> **What to work on**: Using the records below, quote only the span that opens with the line containing "root_buffer = clkbuf_8" and closes with the line containing "antenna_cells = 0", exactly and inclusively.

> **Dataset records**:
Background: an optimization exercise with open tools, aiming at small area and a short achievable clock period. Do not read the settings as production practice. Only simulation tests tie the RTL to the original design; equivalence was not proved. Power and IR drop assume default switching activity.

File: design/flow/flow/run.sh
#!/bin/bash
# Standard ORFS layout, except that the port buffers are plain buffers
# (buf_1) instead of the delay cells buffer_ports picks by default.
set -euo pipefail
export BUFFER_PORTS_ARGS="-buffer_cell sky130_fd_sc_hd__buf_1"
bash standard.sh finish > flow_standard.log 2>&1
File: design/flow/standard.sh
#!/bin/bash
# synth_recipe.tcl (not shown) runs the flow's synth.tcl, then flattens the netlist and writes it again
# the make line also repeats each setting of config.mk as NAME=value (left out here)
make -C /OpenROAD-flow-scripts/flow DESIGN_CONFIG=/design/flow/config.mk WORK_HOME=/design/flow/orfs CLKGATE_MAP_FILE= SYNTH_SCRIPT=/design/flow/synth_recipe.tcl "${@:-finish}"
File: design/flow/config.mk
export PLATFORM = sky130hd
export DESIGN_NAME = cordic
export DESIGN_NICKNAME = cordic
export VERILOG_FILES = /design/flow/design.v
export SDC_FILE = /design/flow/constraint.sdc
export NUM_CORES = 4
export LEC_CHECK = 0
export ABC_AREA = 1
export CAP_MARGIN = 20
export CORE_MARGIN = 2
export CORE_UTILIZATION = 60
export CTS_BUF_LIST = sky130_fd_sc_hd__clkbuf_4 sky130_fd_sc_hd__clkbuf_8
export SETUP_SLACK_MARGIN = 2.9
export SLEW_MARGIN = 20
File: design/flow/constraint.sdc
create_clock -name core_clock -period 5.0 [get_ports {clk}]
set_input_delay 1.0000 -clock core_clock [delete_from_list [all_inputs] [get_ports {clk}]]
set_output_delay 1.0000 -clock core_clock [all_outputs]
set_load 0.01 [all_outputs]
Context: an optimization exercise on an open-source flow, tuned for small area. The choices shown serve that exercise and are no tape-out recipe.
Only simulation tests tie the RTL to the original design; equivalence was not proved.
Power and IR drop assume default switching activity.

File: flow/run.sh
#!/bin/bash
# synth_recipe.tcl (not shown) runs the flow's synth.tcl, then flattens the netlist and writes it again
# the make line also repeats each setting of config.mk as NAME=value (left out here)
make -C /OpenROAD-flow-scripts/flow DESIGN_CONFIG=/design/flow/config.mk WORK_HOME=/design/flow/orfs CLKGATE_MAP_FILE= SYNTH_SCRIPT=/design/flow/synth_recipe.tcl finish
File: flow/config.mk
export PLATFORM = sky130hd
export DESIGN_NAME = tang_nano_9k_riscv_monitor
export DESIGN_NICKNAME = tang_nano_9k_riscv_monitor
export VERILOG_FILES = /design/flow/design.v
export SDC_FILE = /design/flow/constraint.sdc
export NUM_CORES = 4
export LEC_CHECK = 0
export CAP_MARGIN = 20
export CORE_MARGIN = 2
export CORE_UTILIZATION = 40
export PLACE_DENSITY = 0.6
export SLEW_MARGIN = 20
File: flow/constraint.sdc
create_clock -name core_clock -period 37.0 [get_ports {clk_27mhz}]
set_input_delay 7.4000 -clock core_clock [delete_from_list [all_inputs] [get_ports {clk_27mhz}]]
set_output_delay 7.4000 -clock core_clock [all_outputs]
set_load 0.01 [all_outputs]
File: flow/design.v
module tang_nano_9k_riscv_monitor
(
  input clk_27mhz,
  input button_s1,
  input uart_rx,
  output [6-1:0] led,
  output uart_tx
);
  wire rst;
  wire running;
  assign rst = ~button_s1;
  assign running = ~rst;
  wire rx_bsy;
  wire tx_bsy;
  assign led[0] = uart_rx;
  assign led[1] = ~rx_bsy;
  assign led[2] = uart_tx;
  assign led[3] = ~tx_bsy;
  assign led[4] = ~rst;
  assign led[5] = ~running;
  io_riscv_controller
  io_riscv_controller
  (
    .clk(clk_27mhz),
    .rst(~button_s1),
    .rx(uart_rx),
    .rx_bsy(rx_bsy),
    .tx(uart_tx),
    .tx_bsy(tx_bsy)
  );
endmodule
This design comes from an exercise in tuning for small area on the open sky130 flow, not from production work. The RTL was checked by simulation tests, not by an equivalence proof against the original design. Power figures rest on the tool's default switching activity, not on a simulated workload.

===== design.v =====
`default_nettype none
module main(clk, buttons, init_cells, leds, rgb, cols, rows);
input wire clk;
input wire [1:0] buttons;
input wire [63:0] init_cells;
output logic [1:0] leds;
output logic [2:0] rgb;
output logic [7:0] cols;
output logic [7:0] rows;
logic [63:0] cells;
logic [7:0] game_lo;       
logic game_hi;             
logic [2:0] display_counter;
logic [2:0] x;
logic [2:0] todo;          
logic [7:0] first_old;     
logic [7:0] prev_old;      
logic rst, load, step, adv;
always_comb begin
  rst = buttons[0];
  load = buttons[0] | buttons[1];
  step = game_hi;
  adv = display_counter[2];
end
always_comb begin
  leds[0] = buttons[0] ^ buttons[1];
  leds[1] = buttons[0] & buttons[1];
  rgb[0] = ~( buttons[0] & ~buttons[1]);
  rgb[1] = ~(~buttons[0] &  buttons[1]);
  rgb[2] = ~( buttons[0] &  buttons[1]);
end
logic [2:0] t;
logic [7:0] dt;
logic [7:0] w0, w1, w2;
integer j;
always_comb begin
  t = x + {2'd0, adv};
  dt = 8'd1 << t;
  w0 = 8'd0; w1 = 8'd0; w2 = 8'd0;
  for (j = 0; j < 8; j = j + 1) begin
    w0 = w0 | ({8{dt[(j+1)%8]}} & cells[8*j +: 8]);
    w1 = w1 | ({8{dt[j]}} & cells[8*j +: 8]);
    w2 = w2 | ({8{dt[(j+7)%8]}} & cells[8*j +: 8]);
  end
  rows = ~(adv ? w0 : w1);
  cols = 8'd1 << x;
end
logic [7:0] above, below, center, next_row;
logic [7:0] u0, u1;      
logic [9:0] v0, v1;      
logic l0, lc, hs, hc;
logic [3:0] tot, nb;
integer k;
always_comb begin
  center = w1;
  if (dt[0]) above = 8'd0;
  else if (step) above = w0;
  else above = prev_old;
  if (dt[7]) below = 8'd0;
  else if (!step && (todo == 3'd1)) below = first_old;
  else below = w2;
  v0[0] = 1'b0; v1[0] = 1'b0; v0[9] = 1'b0; v1[9] = 1'b0;
  for (k = 0; k < 8; k = k + 1) begin
    u0[k] = above[k] ^ below[k];
    u1[k] = above[k] & below[k];
    v0[k+1] = u0[k] ^ center[k];
    v1[k+1] = u1[k] | (u0[k] & center[k]);
  end
  for (k = 0; k < 8; k = k + 1) begin
    l0 = v0[k] ^ v0[k+2] ^ u0[k];
    lc = (v0[k] & v0[k+2]) | (u0[k] & (v0[k] ^ v0[k+2]));
    hs = v1[k] ^ v1[k+2] ^ u1[k];
    hc = (v1[k] & v1[k+2]) | (u1[k] & (v1[k] ^ v1[k+2]));
    next_row[k] = ~hc & (hs ^ lc) & (l0 | center[k]);
  end
end
logic [7:0] game_lo_next;
logic game_lo_last;
always_comb begin
  game_lo_next = {game_lo[6:0], game_lo[7] ^ game_lo[5] ^ game_lo[4] ^ game_lo[3] ^ (game_lo[6:0] == 7'd0)};
  game_lo_last = (game_lo == 8'h80);
end
logic upd;
logic [7:0] we, hold;
always_comb begin
  upd = ~load & (step | (adv & (todo != 3'd0)));
  we = dt & {8{upd}};
  hold = ~we & {8{~load}};
end
always_ff @(posedge clk) begin
  if (rst) begin
    game_lo <= 8'd0;
    game_hi <= 1'b0;
    display_counter <= 3'd0;
    x <= 3'd0;
  end else begin
    game_lo <= step ? 8'd0 : game_lo_next;
    game_hi <= ~step & game_lo_last;
    display_counter <= adv ? 3'd0 : display_counter + 3'd1;
    x <= t;
  end
  for (int y = 0; y < 8; y++)
    cells[8*y +: 8] <= (init_cells[8*y +: 8] & {8{load}}) | (next_row & {8{we[y]}})
                     | (cells[8*y +: 8] & {8{hold[y]}});
  if (load) todo <= 3'd0;
  else if (step) todo <= 3'd7;
  else if (adv && (todo != 3'd0)) todo <= todo - 3'd1;
  if (step) first_old <= w1;
  if (step | adv) prev_old <= w1;
end
endmodule
`default_nettype wire

===== flow/run.sh =====
#!/bin/bash
# Layout flow: the standard flow (standard.sh), with these changes:
#  - synthesis maps the logic with the area-oriented ABC script in
#    flow/abc_area.script instead of ORFS's speed script (the registers are
#    mapped before ABC runs, so they are the standard synthesis's);
#  - synthesis leaves the adders to ABC (no full/half-adder cell extraction);
#  - the port buffers are sky130_fd_sc_hd__buf_1 cells;
#  - clock tree synthesis adds no dummy loads.
# Each step's full output goes to a log file in the work folder.
set -euo pipefail
W=$PWD
cat > "$W/area_synth.tcl" <<EOF
proc abc {args} {
  set i [lsearch -exact \$args -script]
  if {\$i >= 0} { set args [lreplace \$args \$i [expr {\$i + 1}] -script $W/flow/abc_area.script] }
  yosys abc {*}\$args
}
source $W/synth_recipe.tcl
EOF
sed "s#SYNTH_SCRIPT=[^ ]*#SYNTH_SCRIPT=$W/area_synth.tcl#" standard.sh > area_standard.sh
grep -q "SYNTH_SCRIPT=$W/area_synth.tcl" area_standard.sh
export ADDER_MAP_FILE=
export CTS_ARGS="-sink_clustering_enable -repair_clock_nets -dont_use_dummy_load -buf_list sky130_fd_sc_hd__clkbuf_8"
export BUFFER_PORTS_ARGS="-buffer_cell sky130_fd_sc_hd__buf_1"
bash area_standard.sh synth > "$W/synth.log" 2>&1
bash area_standard.sh > "$W/layout.log" 2>&1
test -f out/final.def

===== flow/abc_area.script =====
strash
dc2
dc2
dch -f
map -a
strash
dch -f
map -a
topo

===== standard.sh =====
#!/bin/bash
# synth_recipe.tcl (not shown) runs the flow's synth.tcl, then flattens the netlist and writes it again
# the make line also repeats each setting of config.mk as NAME=value (left out here)
make -C /OpenROAD-flow-scripts/flow DESIGN_CONFIG=/design/flow/config.mk WORK_HOME=/design/flow/orfs CLKGATE_MAP_FILE= SYNTH_SCRIPT=/design/flow/synth_recipe.tcl "${@:-finish}"

===== config.mk =====
export PLATFORM = sky130hd
export DESIGN_NAME = main
export DESIGN_NICKNAME = main
export VERILOG_FILES = /design/flow/design.v
export SDC_FILE = /design/flow/constraint.sdc
export NUM_CORES = 4
export LEC_CHECK = 0
export CAP_MARGIN = 5
export CORE_MARGIN = 2
export CORE_UTILIZATION = 55
export CTS_BUF_LIST = sky130_fd_sc_hd__clkbuf_8
export GPL_TIMING_DRIVEN = 0
export PLACE_DENSITY = 0.7
export SLEW_MARGIN = 5

===== constraint.sdc =====
create_clock -name core_clock -period 7.0 [get_ports {clk}]
set_input_delay 1.4000 -clock core_clock [delete_from_list [all_inputs] [get_ports {clk}]]
set_output_delay 1.4000 -clock core_clock [all_outputs]
set_load 0.01 [all_outputs]

==> impl_metrics.ini, run 1 <==
[status]
status = no timing/DRC/antenna violations

[synthesis]
synth_adder_area_share_pct = 0
synth_cell_types = 28
netlist_area_um2 = 5465
synth_nets = 813
ys_ff_latch = 98
synth_compound_area_share_pct = 32.21
yosysMostFrequentCell = nor2_1
synth_top_family_by_area = compound AO/OA/AOI/OAI gates
syn_inst = 746
synth-edff-count = 16
syn_avg_cell_area_um2 = 7.326
netlist_top_cells_count = nor2_1 (115), clkinv_1 (105), nand2_1 (103), o21ai_0 (94), a22oi_1 (90)
synth-xor-area-share_pct = 3.045
yosysTopAreaCell = dfxtp_1
synth_seq_area_share_pct = 38.83
synthMuxAreaShare_pct = 0
yosys_warnings = 1
synth_flop_cell = dfxtp_1
synth_area_leaders = dfxtp_1 (30%), a22oi_1 (12%), edfxtp_1 (8.8%)
synth-simple-area-share_pct = 18.70
async_reset_ff_share_pct = 0
synth_top_area_share_pct = 30.04

[placed_design]
gp_congestion = 0.9829
hpwl_mm = 13.97
place_area_um2 = 6071
port_buffers = 87

[cts]
postCtsSetupBuffers = 0
cts_buffer_depth = 2
cts_hold_buf = 0
root_buffer = clkbuf_8
cts.htree.levels = 3
cts_buffers = 9
insertion_delay_ps = 370
cts_tree = built
clock-sinks = 98
path_clk_slew_ps = 100

[global_routing]
grt_pass1_wl_mm = 28.92
grt_pass1_vias = 5651
grt_overflow = 0
antenna_found_initial = 0
grt_max_degree = 53
track_usage_pct = 33.90

[drt]
via_count = 6210
drtIter0Drc = 599
drtAntennaViolNets = 0
viasPerCell = 6.324
drc = 0
drt_pre_antenna_iters = 6
avgRoutedWirePerCell_um = 18.80
drt_wl_total_mm = 18.46

[finish]
synthToLayoutAreaGrowth_pct = 13.44
antenna_cells = 0
fin_nets = 918
drive_gt1_share_pct = 3.298
final_area_um2 = 6200
final_core_util_pct = 63.72

[timing]
slew-limit-headroom_pct = 35.00
min_period_ps = 6347
tightest_slew_ps = 973.7
finalHoldViolCount = 0
fin_crit_sh_pct = 90.68
setup_viol = 0
rsz0062_at_grt = no
skew_ps = 20.49
max_freq_ghz = 0.1575
whs_ps = 429.8
finalSetupTns_ps = 0
slew_viol_final = 0

[worst_setup_path]
crit_family = simple AND/OR/NAND/NOR gates
crit_type = flip-flop to flip-flop
arrival_ps = 6570
slowest_stage = nor2_2
r2r-start = display_counter[2]
cp-start-kind = flip-flop
crit_path_max_fanout = 17
reg2reg_depth = 24
cp.required_ps = 7220
crit_chain = clkinv_1, nor2_1, nand2_1, nand2_1, nand2_1, nor2_2, clkinv_1, o22ai_1, a221oi_1, o2111a_1, a21oi_1, o21ai_0, nor2_1, clkinv_1, nand2_1, nor2_1, nor2_1, clkinv_1, nand2_1, nand2_1, o21ai_0, xor2_1, o221ai_1, o21ai_0
timing.critical_path.to_type = flip-flop
critPathBufInv = 4
r2r_slack_ps = 650
critPathLaunch = display_counter[2]
r2r_end = cells[41]
endpoint = cells[41]
cp_slowest_stage_delay_ps = 690
cpMostUsedCell = nand2_1
crit_cells = 24

[die]
die-area_um2 = 10750
num_rows = 36
fp.dieH_um = 103.7
io_pins = 88
start_util_pct = 56.17
die_x_um = 103.7
core_area_um2 = 9729

[job]
cap_violations = 0

[pwr]
peakVddDrop_mv = 0.1385
p_leak_nw = 2.199
p_per_area_nw_per_um2 = 209.4
power_mw = 1.298

[min_path]
hold_class = flip-flop to flip-flop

> **Solution to this exercise**:
root_buffer = clkbuf_8
cts.htree.levels = 3
cts_buffers = 9
insertion_delay_ps = 370
cts_tree = built
clock-sinks = 98
path_clk_slew_ps = 100

[global_routing]
grt_pass1_wl_mm = 28.92
grt_pass1_vias = 5651
grt_overflow = 0
antenna_found_initial = 0
grt_max_degree = 53
track_usage_pct = 33.90

[drt]
via_count = 6210
drtIter0Drc = 599
drtAntennaViolNets = 0
viasPerCell = 6.324
drc = 0
drt_pre_antenna_iters = 6
avgRoutedWirePerCell_um = 18.80
drt_wl_total_mm = 18.46

[finish]
synthToLayoutAreaGrowth_pct = 13.44
antenna_cells = 0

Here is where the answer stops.